METAIRIE, La. — Saints defensive end Cam Jordan’s affinity for basketball was arguably counterproductive on the football field earlier this season, when he was flagged and fined for celebrating his interception for a touchdown by dunking the ball over the goal post.

But when Jordan mentions his pursuit of a “triple-double” for the season in sacks, tackles for loss and passes defended, coach Sean Payton is all about it.

“When I hear him say triple-double, I’m thinking Steak and Shake,” Payton joked before adding, “He came up with that? I like it.”

At age 28, in his seventh NFL season out of California, Jordan is as productive as he’s ever been as a pro and will hope to build on that in a pivotal NFC South clash against the Falcons in Atlanta on Thursday night.

Jordan has 10 sacks, 13 tackles for losses and is listed with six passes defended on official NFL statistics, although the Saints say they’ve found additional deflections while reviewing game video that bring Jordan’s total passes defended to eight. Jordan also has two forced fumbles, along with his interception of a tipped ball in the end zone for a score against Detroit quarterback Matthew Stafford.

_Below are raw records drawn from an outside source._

$ cat config.mk
export PLATFORM = sky130hd
export DESIGN_NAME = sdr_cmd_datapath
export DESIGN_NICKNAME = d
export VERILOG_FILES = /design/src/rtl/sdr_cmd_datapath.sv
export SDC_FILE = /design/constraint.sdc
export NUM_CORES = 1
export LEC_CHECK = 0
export ABC_CLOCK_PERIOD_IN_PS = 2850
export BUFFER_PORTS_ARGS = -buffer_cell sky130_fd_sc_hd__buf_2
export CORE_ASPECT_RATIO = 0.9
export CORE_MARGIN = 4
export CORE_UTILIZATION = 38
export CTS_CLUSTER_SIZE = 8
export DETAILED_ROUTE_END_ITERATION = 8
export PLACE_DENSITY = 0.69
export RECOVER_POWER = 25
export SLEW_MARGIN = 15
export SYNTH_ARGS = -nofsm -noshare
export SYNTH_HDL_FRONTEND = slang
export SYNTH_SLANG_ARGS = --single-unit
$ cat constraint.sdc
create_clock -name pclk -period 2.85 [get_ports pclk]
set_clock_uncertainty 0.05 [all_clocks]
set_input_delay 0.285 -clock pclk [delete_from_list [all_inputs] [get_ports pclk]]
set_output_delay 0.285 -clock pclk [all_outputs]
set_load 0.05 [all_outputs]
$ cat src/rtl/sdr_cmd_datapath.sv
// SDRAM pin-level back end: registered command/address/data pins decoded from the
// init and command FSM states, APB address/data latches, read capture and the
// auto-refresh interval timer.

package sdr_parameters;
  localparam logic [3:0] i_NOP    = 4'd0;
  localparam logic [3:0] i_PRE    = 4'd1;
  localparam logic [3:0] i_tRP    = 4'd2;
  localparam logic [3:0] i_AR1    = 4'd3;
  localparam logic [3:0] i_tRFC1  = 4'd4;
  localparam logic [3:0] i_AR2    = 4'd5;
  localparam logic [3:0] i_tRFC2  = 4'd6;
  localparam logic [3:0] i_MRS    = 4'd7;
  localparam logic [3:0] i_tMRD   = 4'd8;
  localparam logic [3:0] i_ready  = 4'd9;

  localparam logic [3:0] c_idle   = 4'd0;
  localparam logic [3:0] c_tRCD   = 4'd1;
  localparam logic [3:0] c_cl     = 4'd2;
  localparam logic [3:0] c_rdata  = 4'd3;
  localparam logic [3:0] c_wdata  = 4'd4;
  localparam logic [3:0] c_tRFC   = 4'd5;
  localparam logic [3:0] c_tDAL   = 4'd6;
  localparam logic [3:0] c_ACTIVE = 4'd7;
  localparam logic [3:0] c_READA  = 4'd8;
  localparam logic [3:0] c_WRITEA = 4'd9;
  localparam logic [3:0] c_AR     = 4'd10;
endpackage

module sdr_cmd_datapath
  import sdr_parameters::*;
#(
  parameter int               BA_W     = 2,
  parameter int               ROW_W    = 13,
  parameter int               COL_W    = 9,
  parameter int               DATA_W   = 16,
  parameter logic [ROW_W-1:0] MODE_REG = 13'h020,
  parameter int               REF_INT  = 780
) (
  input  logic                        pclk,
  input  logic                        preset,
  input  logic [3:0]                  iState,
  input  logic [3:0]                  cState,
  input  logic [3:0]                  clkCNT,
  input  logic [BA_W+ROW_W+COL_W-1:0] paddr,
  input  logic [DATA_W-1:0]           pwdata,
  input  logic [DATA_W-1:0]           sdr_DQ_in,
  output logic                        sdr_CKE,
  output logic                        sdr_CSn,
  output logic                        sdr_RASn,
  output logic                        sdr_CASn,
  output logic                        sdr_WEn,
  output logic [BA_W-1:0]             sdr_BA,
  output logic [ROW_W-1:0]            sdr_A,
  output logic                        sdr_DQM,
  output logic [DATA_W-1:0]           sdr_DQ_out,
  output logic                        sdr_DQ_oe,
  output logic [DATA_W-1:0]           prdata,
  output logic                        prdata_vld,
  output logic                        ref_req,
  output logic                        ref_miss
);

  localparam int AW = BA_W + ROW_W + COL_W;
  localparam int TW = (REF_INT > 2) ? $clog2(REF_INT) : 1;
  localparam logic [TW-1:0] RELOAD = TW'(REF_INT - 1);

  // {CSn,RASn,CASn,WEn}
  localparam logic [3:0] CMD_MRS    = 4'b0000;
  localparam logic [3:0] CMD_AREF   = 4'b0001;
  localparam logic [3:0] CMD_PRE    = 4'b0010;
  localparam logic [3:0] CMD_ACT    = 4'b0011;
  localparam logic [3:0] CMD_WRITEA = 4'b0100;
  localparam logic [3:0] CMD_READA  = 4'b0101;
  localparam logic [3:0] CMD_NOP    = 4'b0111;
  localparam logic [3:0] CMD_RST    = 4'b1111;

  logic              cke_q;
  logic [3:0]        cmd_q, cmd_d;
  logic [BA_W-1:0]   ba_q, ba_d;
  logic [ROW_W-1:0]  a_q, a_d;
  logic              dqm_q, dqm_d;
  logic              oe_q, oe_d;
  logic [DATA_W-1:0] dq_q, dq_d;
  logic [DATA_W-1:0] prdata_q, prdata_d;
  logic              vld_q, vld_d;
  logic [BA_W-1:0]   bank_q;
  logic [ROW_W-1:0]  row_q;
  logic [COL_W-1:0]  col_q;
  logic [DATA_W-1:0] wdata_q;
  logic [TW-1:0]     timer_q, timer_d;
  logic              req_q, req_d;
  logic              miss_q, miss_d;
  logic [ROW_W-1:0]  col_addr;
  logic              timer_run, expire, ar_seen;

  // Column address with auto-precharge bit forced on.
  always_comb begin
    col_addr = '0;
    col_addr[COL_W-1:0] = col_q;
    col_addr[10] = 1'b1;
  end

  // Command/address decode; undefined or idle states become NOP holding A/BA.
  always_comb begin
    cmd_d = CMD_NOP;
    ba_d  = ba_q;
    a_d   = a_q;
    case (iState)
      i_PRE: begin
        cmd_d   = CMD_PRE;
        a_d     = '0;
        a_d[10] = 1'b1;
      end
      i_AR1, i_AR2: cmd_d = CMD_AREF;
      i_MRS: begin
        cmd_d = CMD_MRS;
        a_d   = MODE_REG;
        ba_d  = '0;
      end
      i_ready: begin
        case (cState)
          c_ACTIVE: begin
            cmd_d = CMD_ACT;
            a_d   = row_q;
            ba_d  = bank_q;
          end
          c_READA: begin
            cmd_d = CMD_READA;
            a_d   = col_addr;
            ba_d  = bank_q;
          end
          c_WRITEA: begin
            cmd_d = CMD_WRITEA;
            a_d   = col_addr;
            ba_d  = bank_q;
          end
          c_AR:    cmd_d = CMD_AREF;
          default: ;
        endcase
      end
      default: ;
    endcase
  end

  // DQ drive, data mask and read capture.
  always_comb begin
    dqm_d = 1'b1;
    oe_d  = 1'b0;
    dq_d  = dq_q;
    case (cState)
      c_WRITEA: begin
        oe_d  = 1'b1;
        dqm_d = 1'b0;
        dq_d  = wdata_q;
      end
      c_wdata:                 oe_d  = 1'b1;
      c_READA, c_cl, c_rdata:  dqm_d = 1'b0;
      default: ;
    endcase
    vld_d    = (cState == c_rdata) && (clkCNT == 4'd0);
    prdata_d = vld_d ? sdr_DQ_in : prdata_q;
  end

  // Refresh interval timer; a fresh expiry outranks the c_AR acknowledge.
  always_comb begin
    timer_run = (iState == i_ready);
    expire    = timer_run && (timer_q == '0);
    ar_seen   = (cState == c_AR);
    timer_d   = timer_q;
    if (timer_run) timer_d = expire ? RELOAD : timer_q - 1'b1;
    req_d  = expire ? 1'b1 : (ar_seen ? 1'b0 : req_q);
    miss_d = miss_q | (expire & req_q & ~ar_seen);
  end

  // Pin registers.
  always_ff @(posedge pclk or posedge preset) begin
    if (preset) begin
      cke_q    <= 1'b0;
      cmd_q    <= CMD_RST;
      ba_q     <= '0;
      a_q      <= '0;
      dqm_q    <= 1'b1;
      oe_q     <= 1'b0;
      dq_q     <= '0;
      prdata_q <= '0;
      vld_q    <= 1'b0;
    end else begin
      cke_q    <= 1'b1;
      cmd_q    <= cmd_d;
      ba_q     <= ba_d;
      a_q      <= a_d;
      dqm_q    <= dqm_d;
      oe_q     <= oe_d;
      dq_q     <= dq_d;
      prdata_q <= prdata_d;
      vld_q    <= vld_d;
    end
  end

  // Address/write-data latches track the APB bus only while idle.
  always_ff @(posedge pclk or posedge preset) begin
    if (preset) begin
      bank_q  <= '0;
      row_q   <= '0;
      col_q   <= '0;
      wdata_q <= '0;
    end else if (cState == c_idle) begin
      bank_q  <= paddr[AW-1 -: BA_W];
      row_q   <= paddr[COL_W +: ROW_W];
      col_q   <= paddr[COL_W-1:0];
      wdata_q <= pwdata;
    end
  end

  // Refresh timer and request flags.
  always_ff @(posedge pclk or posedge preset) begin
    if (preset) begin
      timer_q <= RELOAD;
      req_q   <= 1'b0;
      miss_q  <= 1'b0;
    end else begin
      timer_q <= timer_d;
      req_q   <= req_d;
      miss_q  <= miss_d;
    end
  end

  assign sdr_CKE    = cke_q;
  assign sdr_CSn    = cmd_q[3];
  assign sdr_RASn   = cmd_q[2];
  assign sdr_CASn   = cmd_q[1];
  assign sdr_WEn    = cmd_q[0];
  assign sdr_BA     = ba_q;
  assign sdr_A      = a_q;
  assign sdr_DQM    = dqm_q;
  assign sdr_DQ_out = dq_q;
  assign sdr_DQ_oe  = oe_q;
  assign prdata     = prdata_q;
  assign prdata_vld = vld_q;
  assign ref_req    = req_q;
  assign ref_miss   = miss_q;

endmodule

==> PnR_summary.wiki <==
{| class="wikitable"
! Metric !! Value
|-
| Post-layout util || 48.75%
|-
| Cell Pwr Density || 806.4 nW/um^2
|-
| Cell type with the highest aggregate area in the netlist || sky130_fd_sc_hd__dfrtp_1
|-
| #FFs+latches synth || 107
|-
| Number of warnings issued by yosys || 0
|-
| Die Area || 13,630 sq um
|-
| Worst Path Required || 3.02 ns
|-
| Clock tree from TritonCTS || yes
|-
| Post-layout instance count excluding filler cells || 618
|-
| # rows || 37
|-
| Synth area leaders || sky130_fd_sc_hd__dfrtp_1 (54%), sky130_fd_sc_hd__mux2_2 (18%), sky130_fd_sc_hd__dfstp_2 (5.8%)
|-
| Via count || 2,944
|-
| Register-to-Register Setup Slack || 0.69 ns
|-
| Number of search-and-repair iterations in the first detailed-routing pass || 4
|-
| Horizontal die dimension || 122.6 um
|-
| Height of the chip || 111.2 um
|-
| Sequential Power Share || 45.5%
|-
| Bufs on Longest Clock Path || 2
|-
| Overall routing resource usage || 14.55%
|-
| RSZ-0062 raised after global routing || false
|-
| CTS buffer count || 9
|-
| Prevailing post-synth register cell || sky130_fd_sc_hd__dfrtp_1
|-
| Initial Utilization || 39.13%
|-
| Share of cells above drive strength 1 || 53.03%
|-
| Outcome || completed
|-
| Max frequency || 463.4 MHz
|-
| Dpl cells || 602
|-
| Arrival time at the worst endpoint || 2.33 ns
|-
| Clk slew on worst S/H paths || 0.07 ns
|-
| Start-to-end type of the worst setup path || flip-flop to flip-flop
|-
| End point of the critical path || timer_q[7]
|-
| Switching fraction of total power || 32.47%
|-
| Switching component of the power || 1.466 mW
|-
| Share of the synthesized area in the top cell type || 54.02%
|-
| Biggest fanout along the worst timing path || 9
|-
| Count of max-cap constraint violations || 0
|-
| Quantity of gates resized following cts || 0
|-
| Area delta synth->final || 24.56%
|-
| Port Buffers || 126
|-
| Max Transition Viols Final || 0
|-
| Antenna cells || 0
|-
| Routed length per placed instance || 15.39 um
|-
| Endpoint of the most critical register-to-register path || timer_q[7]
|-
| Number of nets in the layout || 529
|-
| Final-layout setup total negative slack || 0 ns
|-
| Half-perimeter wire length after placement || 6895 um
|-
| Number of synthesized flops with an enable pin || 0
|-
| Least-Margin Pin Slew || 1.425 ns
|-
| Syn_area_per_cell || 13.57 sq um
|-
| Part of the Yosys area used for sequential elements || 59.87%
|-
| Clock latency on the worst-skew pair || 0.34 ns
|-
| Hold Fails Final Rpt || 0
|-
| Number of cells produced by synthesis || 331
|-
| Sinks on Clock Net || 107
|-
| Fill cell count || 1,056
|-
| # Post-CTS Setup Buffers || 0
|-
| Via-to-Cell Ratio || 4.764
|-
| Area of the mapped netlist || 4493 sq um
|-
| Peak VDD IR || 0.6002 mV
|-
| First-pass GRT wire length || 15,650 um
|-
| Max-slew headroom at the worst pin || 4.990%
|-
| Startpoint type of the worst setup path || flip-flop
|-
| R2R depth || 6
|-
| Cell internal pwr || 3.048 mW
|-
| Post-synth net total || 403
|-
| Number of design-rule violations left by the first detailed-router iteration || 141
|-
| Number of distinct library cells after synthesis || 45
|-
| Total setup violations reported at the end of the flow || 0
|-
| Post-route antenna net violation count || 0
|-
| CTS Hold Bufs || 0
|-
| Minimum clock period || 2.158 ns
|-
| Min-delay worst type || primary input to flip-flop
|-
| Total congestion overflow || 0
|-
| Ports || 127
|-
| Clock Root Buffer || sky130_fd_sc_hd__clkbuf_16
|-
| Worst hold slack after final layout || 0.1153 ns
|-
| Number of antenna violations at the first check in global routing || 2
|-
| Clock network power share || 29.7%
|-
| Number of global-route vias before repair || 3,162
|-
| Crit path capture type || flip-flop
|-
| Largest net degree at the start of global routing || 108
|-
| Proportion of synthesized flip-flops having asynchronous set or reset || 100.0%
|-
| Share of total power in combinational logic || 24.8%
|-
| Source of the critical timing path || timer_q[0]
|-
| Drt drc || 0
|-
| R2R Path Start || timer_q[0]
|-
| Portion of the clock cycle consumed by the worst path in the final layout || 75.72%
|-
| Area of the core || 11,480 sq um
|-
| Leak pwr || 2.751 nW
|-
| CTS H-tree lvls || 3
|-
| RD Place Congestion || 0.7122
|-
| Detailed-route wire length || 9510 um
|}
[worst max-delay path: stages, from the launching register on]
cell                      delay [ns]
sky130_fd_sc_hd__dfstp_2        0.39
sky130_fd_sc_hd__inv_1          0.08
sky130_fd_sc_hd__ha_1           0.15
sky130_fd_sc_hd__or4b_2         0.63
sky130_fd_sc_hd__nor4_4         0.38
sky130_fd_sc_hd__nor2_1         0.09
sky130_fd_sc_hd__mux2_2         0.27
[area by class of cell]
class / count / area (sq um) / share of cell area, %
timing repair buffer: 131 / 665.6 / 11.89
inverter: 10 / 41.29 / 0.7378
sequential: 107 / 2690 / 48.07
tap: 156 / 195.2 / 3.488
clock inverter: 6 / 88.84 / 1.587
multi-input combinational: 198 / 1677 / 29.96
clock buffer: 10 / 239.0 / 4.270
[cells in the mapped netlist, types with 2 or more instances]
library cell               number
sky130_fd_sc_hd__mux2_2        73
sky130_fd_sc_hd__xnor2_1        3
sky130_fd_sc_hd__nor3_1         4
sky130_fd_sc_hd__or4_1          3
sky130_fd_sc_hd__dfrtp_1       97
sky130_fd_sc_hd__nor4_1         2
sky130_fd_sc_hd__nand2_1       33
sky130_fd_sc_hd__inv_1         10
sky130_fd_sc_hd__buf_2          6
sky130_fd_sc_hd__o21ai_0        8
sky130_fd_sc_hd__clkbuf_1       6
sky130_fd_sc_hd__mux2i_1        9
sky130_fd_sc_hd__buf_6          2
sky130_fd_sc_hd__o21a_1         2
sky130_fd_sc_hd__a21oi_1       11
sky130_fd_sc_hd__dfstp_2       10
sky130_fd_sc_hd__or3_1          2
sky130_fd_sc_hd__nor2b_1        2
sky130_fd_sc_hd__conb_1         2
sky130_fd_sc_hd__or3b_2         2
sky130_fd_sc_hd__nor2_1        10
sky130_fd_sc_hd__ha_1           2
sky130_fd_sc_hd__xor2_1         2
sky130_fd_sc_hd__mux2_4         9
[sequential cells by signal, summed over array words and instances, names as in the netlist, 4 cells and up]
name,count
wdata_q,16
timer_q,10
sdr_DQ_out,16
col_q,9
prdata,16
sdr_A,13
row_q,13
cmd_q,4
[cells by family (layout without fill, tap and decap cells)]
logic type	after synthesis	in the layout	synth area share [%]
xor+xnor	5	5	0.9748
flops	107	107	59.87
other cells	2	2	0.1671
compound gates	28	28	3.676
simple gates	70	70	8.188
fa+ha+maj	2	2	0.5569
buf+inv	26	157	3.258
mux	91	91	23.31
[per-layer routing]
metal,track usage [%],share of wire (%),wire [um]
met2,23.96,49,4622
met4,3.806,1.0,98
met1,18.07,43,4099
met3,5.255,7.0,669
met5,0,0.21,20
[through the flow]
stage	worst slack (ns)	power [mW]	instance area, sq um
final	0.6921	4.513	5597
after global routing	0.5368	4.756	5597
after CTS	0.6625	4.584	5612
after detailed placement	0.4892	3.224	5284
after global placement	0.5651	3.173	5284
after floorplan	0.8906	2.906	4497
[worst min path at each step]
stage | from | end | depth (start not counted)
detailed placement | ref_miss | ref_miss | 1
finish | paddr[23] | bank_q[1] | 3
global placement | ref_miss | ref_miss | 1
global route | paddr[0] | col_q[0] | 2
floorplan | iState[0] | cmd_q[1] | 1
CTS | preset | prdata[6] | 3
[power groups by stage]
stage / Combinational, mW / Sequential (mW) / Clock (mW)
2_1_floorplan: 0.436 / 2.47 / 0
3_3_place_gp: 1.11 / 2.07 / 0
3_5_place_dp: 1.14 / 2.09 / 0
4_1_cts: 1.14 / 2.06 / 1.39
5_1_grt: 1.20 / 2.10 / 1.45
6_report: 1.12 / 2.05 / 1.34
[cell usage in the layout (no fill, tap or decap), types with 2 or more instances in the layout]
cell type / synthesis / layout
sky130_fd_sc_hd__o21ai_0: 8 / 8
sky130_fd_sc_hd__mux2_4: 9 / 9
sky130_fd_sc_hd__xor2_1: 2 / 2
sky130_fd_sc_hd__buf_4: 0 / 4
sky130_fd_sc_hd__or3_1: 2 / 2
sky130_fd_sc_hd__o21a_1: 2 / 2
sky130_fd_sc_hd__nand2_1: 33 / 33
sky130_fd_sc_hd__dfrtp_1: 97 / 97
sky130_fd_sc_hd__mux2_2: 73 / 73
sky130_fd_sc_hd__ha_1: 2 / 2
sky130_fd_sc_hd__or3b_2: 2 / 2
sky130_fd_sc_hd__nor2b_1: 2 / 2
sky130_fd_sc_hd__nor3_1: 4 / 4
sky130_fd_sc_hd__buf_2: 6 / 124
sky130_fd_sc_hd__conb_1: 2 / 2
sky130_fd_sc_hd__dfstp_2: 10 / 10
sky130_fd_sc_hd__clkbuf_16: 0 / 9
sky130_fd_sc_hd__clkbuf_1: 6 / 2
sky130_fd_sc_hd__xnor2_1: 3 / 3
sky130_fd_sc_hd__nor4_1: 2 / 2
sky130_fd_sc_hd__mux2i_1: 9 / 9
sky130_fd_sc_hd__clkinvlp_4: 0 / 3
sky130_fd_sc_hd__inv_1: 10 / 9
sky130_fd_sc_hd__nor2_1: 10 / 10
sky130_fd_sc_hd__or4_1: 3 / 3
sky130_fd_sc_hd__a21oi_1: 11 / 11
sky130_fd_sc_hd__nor4_4: 1 / 2
sky130_fd_sc_hd__bufinv_16: 0 / 2
(Power assumes the default switching activity.)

“It would be fun to say, ‘Hey, I had a triple-double,’ at the end of the season,” said Jordan, a day after sitting courtside at an NBA game between the Golden State Warriors and New Orleans Pelicans.

Jordan said he never pursued organized basketball seriously, but always liked the pick-up variety and still plays at fitness clubs in the offseason.

“I’m a weekend warrior like any other guy,” said Jordan, who doesn’t boast about his shooting but can obviously dunk, considering a goal post is 10 feet high.

At 6-foot-4, 280 pounds, Jordan looks like someone who could have been a force at tight end — as his father, Steve, was with the Minnesota Vikings.

But Jordan never wanted to be a tight end, preferring to differentiate himself from his father by playing other positions — offensive tackle first before switching to defensive end.

Jordan said his father, who played at college football at Brown, never pressured him into football and didn’t even allow him to play until he was 13. But when the younger Jordan decided to pursue football seriously, his father was eager to help.

Jordan said learning to play defensive end as the son of an NFL tight end “worked perfectly.”

“He knows every block and he gave me every block look as a 16-year-old in high school,” Jordan said.

The Saints drafted Jordan 24th overall in 2011. In 2013, he had 12½ sacks, his career high for a season — for now.

Jordan acknowledges that he’d like to be considered for NFL defensive player of the year. So his triple-double analogy was timely considering Oklahoma City Thunder star Russell Westbrook was the NBA’s MVP on the strength of his double-digit averages in points, rebounds and assists for an entire season.

Yet Jordan often deflects opportunities for self-promotion.

“I can’t talk about myself when I can talk about my teammates and how much they’ve elevated their play,” Jordan said, alluding to the Saints’ climb in defensive rankings from 27th in 2016 to 12th so far this season. “The way they’re playing has brought a lot of attention to us and I’m just benefiting from being able to play a little bit better than every previous year.”

But if Jordan won’t pump up his own credentials, his coaches and teammates will. They sound awe-struck when describing his stamina.

“Whether we’re coming in at 6 a.m. for a workout or flying home at midnight after a game, he has the highest energy in the room and it shows on the field,” Saints defensive tackle Tyeler Davison said. “He doesn’t get tired. On top of that, not only does he play hard, he plays well. You don’t see him getting beat against the run. He doesn’t really have any weaknesses.”

Davison said it’s obvious during reviews of game video how opposing offenses account specifically for Jordan by running away from him, or sending extra bodies at him in pass protection.

Saints defensive coordinator Dennis Allen asserted that Jordan is “the best all-around defensive end” in the NFL.

“All everybody ever wants to look at is, ‘How many sacks does a guy have?’ But what Cam Jordan brings to the table is way more than that for us,” Allen said. “He’s constantly a pressure player. He plays relentless. … You’re hard-pressed to find anybody that’s better.”

Atlanta coach Dan Quinn, a former defensive coordinator, sounded equally impressed by the defensive star his team will try to slow down this week.

“Not only can he generate pass rush, but he is a handful in the run game,” Quinn said. “The tackles for a loss, the disruptive plays, batted passes — those are things that really make you a complete player.”